Many of the biggest deals occurred in the final few months of the year. The parade of mega-deals started in September, when the Canadian pipeline company Enbridge announced it was buying Spectra Energy for $41.4 billion. On Oct. 22, AT&T agreed to buy Time Warner for $105 billion. Nine days later, Baker Hughes and GE Oil and Gas announced a $31 billion merger.
In November, the pipeline company Energy Transfer Partners reached an agreement to merge with its sister company Sunoco Logistics in a deal valued at $51.4 billion, part
of an effort to simplify the number of publicly traded companies controlled by Energy Transfer Equity of Dallas.
“The fourth quarter had the highest deal values in history,” Watt said.

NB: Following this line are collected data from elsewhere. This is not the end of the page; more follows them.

[src/rtl/core/rsh_pkg.sv]
// ----------------------------------------------------------------------------
// rsh_pkg
// Shared constants for the replay slot hash unit.
// ----------------------------------------------------------------------------
package rsh_pkg;

    localparam int unsigned MAC_W    = 48;
    localparam int unsigned NONCE_W  = 32;
    localparam int unsigned HASH_W   = 32;
    localparam int unsigned SLOT_W   = 16;
    localparam int unsigned MAC_BYTES = 6;

    localparam logic [HASH_W-1:0] FNV_BASIS = 32'd2166136261;
    localparam logic [HASH_W-1:0] FNV_PRIME = 32'd16777619;
    localparam logic [HASH_W-1:0] FIB_MULT  = 32'h9E3779B1;
    localparam int unsigned       FOLD_SHIFT = 16;

    localparam logic [SLOT_W-1:0] SLOT_TOTAL_RST = 16'd64;
    localparam int unsigned       QUEUE_DEPTH_DEF = 4;

endpackage

[src/rtl/core/rsh_hash_front.sv]
// ----------------------------------------------------------------------------
// rsh_hash_front
// Seven-stage multiply pipeline: FNV-1a over the address bytes, nonce fold,
// Fibonacci multiply and shift-xor. One multiplier per stage.
// ----------------------------------------------------------------------------
module rsh_hash_front (
    input  logic                          i_clk,
    input  logic                          i_rst_n,
    input  logic                          i_valid,
    output logic                          o_stall,
    input  logic [rsh_pkg::MAC_W-1:0]     i_mac_address,
    input  logic [rsh_pkg::NONCE_W-1:0]   i_nonce_value,
    input  logic                          i_q_ready,
    output logic                          o_push,
    output logic [rsh_pkg::HASH_W-1:0]    o_hash
);
    import rsh_pkg::*;

    localparam int unsigned NSTG = MAC_BYTES + 1;

    logic [NSTG-1:0]   r_v;
    logic [HASH_W-1:0] r_h     [NSTG];
    logic [MAC_W-1:0]  r_mac   [NSTG];
    logic [NONCE_W-1:0] r_nonce [NSTG];
    logic              en;
    logic [HASH_W-1:0] hx;

    assign en      = !r_v[NSTG-1] || i_q_ready;
    assign o_stall = !en;
    assign o_push  = r_v[NSTG-1] && i_q_ready;
    assign hx      = r_h[NSTG-1];
    assign o_hash  = hx ^ (hx >> FOLD_SHIFT);

    always_ff @(posedge i_clk) begin
        if (!i_rst_n) begin
            r_v <= '0;
        end else if (en) begin
            r_v <= {r_v[NSTG-2:0], i_valid};
        end
    end

    always_ff @(posedge i_clk) begin
        if (en) begin
            r_mac[0]   <= i_mac_address;
            r_nonce[0] <= i_nonce_value;
            r_h[0]     <= (FNV_BASIS ^ {24'd0, i_mac_address[MAC_W-1 -: 8]}) * FNV_PRIME;
            for (int s = 1; s < MAC_BYTES; s++) begin
                r_mac[s]   <= r_mac[s-1];
                r_nonce[s] <= r_nonce[s-1];
                r_h[s]     <= (r_h[s-1] ^ {24'd0, r_mac[s-1][8*(MAC_BYTES-1-s) +: 8]})
                              * FNV_PRIME;
            end
            r_mac[NSTG-1]   <= r_mac[NSTG-2];
            r_nonce[NSTG-1] <= r_nonce[NSTG-2];
            r_h[NSTG-1]     <= (r_h[NSTG-2] ^ r_nonce[NSTG-2]) * FIB_MULT;
        end
    end

endmodule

M&A activity in the fourth quarter was worth nearly $250 billion, accounting for about half the value of all 2016 deals. The average value of corporate transactions announced in October, November and December was $1.1 billion, more than twice as much as the average $493 million price tag of deals in the third quarter of 2016 and five times more than the $197 million average during the first half of 2016.

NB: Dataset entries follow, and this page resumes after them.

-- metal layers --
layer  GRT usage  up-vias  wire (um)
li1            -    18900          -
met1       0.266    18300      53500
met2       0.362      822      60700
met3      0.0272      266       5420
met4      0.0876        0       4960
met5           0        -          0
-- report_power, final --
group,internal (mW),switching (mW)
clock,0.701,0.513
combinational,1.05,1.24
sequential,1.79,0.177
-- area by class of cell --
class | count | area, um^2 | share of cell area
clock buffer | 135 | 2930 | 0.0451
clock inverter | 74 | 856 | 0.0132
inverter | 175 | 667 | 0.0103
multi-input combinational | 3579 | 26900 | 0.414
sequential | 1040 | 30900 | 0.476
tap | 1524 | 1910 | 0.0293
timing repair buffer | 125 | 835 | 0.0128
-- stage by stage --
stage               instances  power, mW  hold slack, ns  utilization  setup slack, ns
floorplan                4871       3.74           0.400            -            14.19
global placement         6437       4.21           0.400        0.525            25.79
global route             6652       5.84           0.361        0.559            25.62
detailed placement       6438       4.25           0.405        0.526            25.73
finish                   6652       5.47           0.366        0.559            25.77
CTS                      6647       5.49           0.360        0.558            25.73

Of the 20 largest Texas deals announced in 2016, 10 were in the energy, mining & utilities sector; three were in business services; three were in media; two were in industrials & chemicals; and the rest were in consumer products and technology.
Jim Rice, a co-managing partner of the international law firm Sidley Austin’s Houston office, said the increased deals in the energy sector were a sign of the improved health and outlook of oil and gas companies, following a twoyear industry downturn. He said companies have sold assets, repaired balance sheets, and increased cash, setting the stage for more acquisitions this year.
“The industry is positioned to pivot from being in asset sale mode to asset acquire mode,” Rice said at a media roundtable discussion this week.
In particular, Rice said, there is great potential for deals for shale plays in the Permian Basin, the prolific Texas oil and gas producing region encompassing 48 million acres stretched over 75,000 square miles.
“There’s no question that the focus will be a strong following of the activity in the Permian,” Rice said.
Jim Griffin, a partner in the Dallas office of the Weil, Gotshal & Manges law firm, said he expected merger and acquisition activity to remain strong this year, especially in the technology industry.
“Buyers’ confidence drives the M&A market,” Griffin said. “When there’s confidence in the future, coupled with the need to show the public markets growth, M&A is a natural go-to to buy that growth.”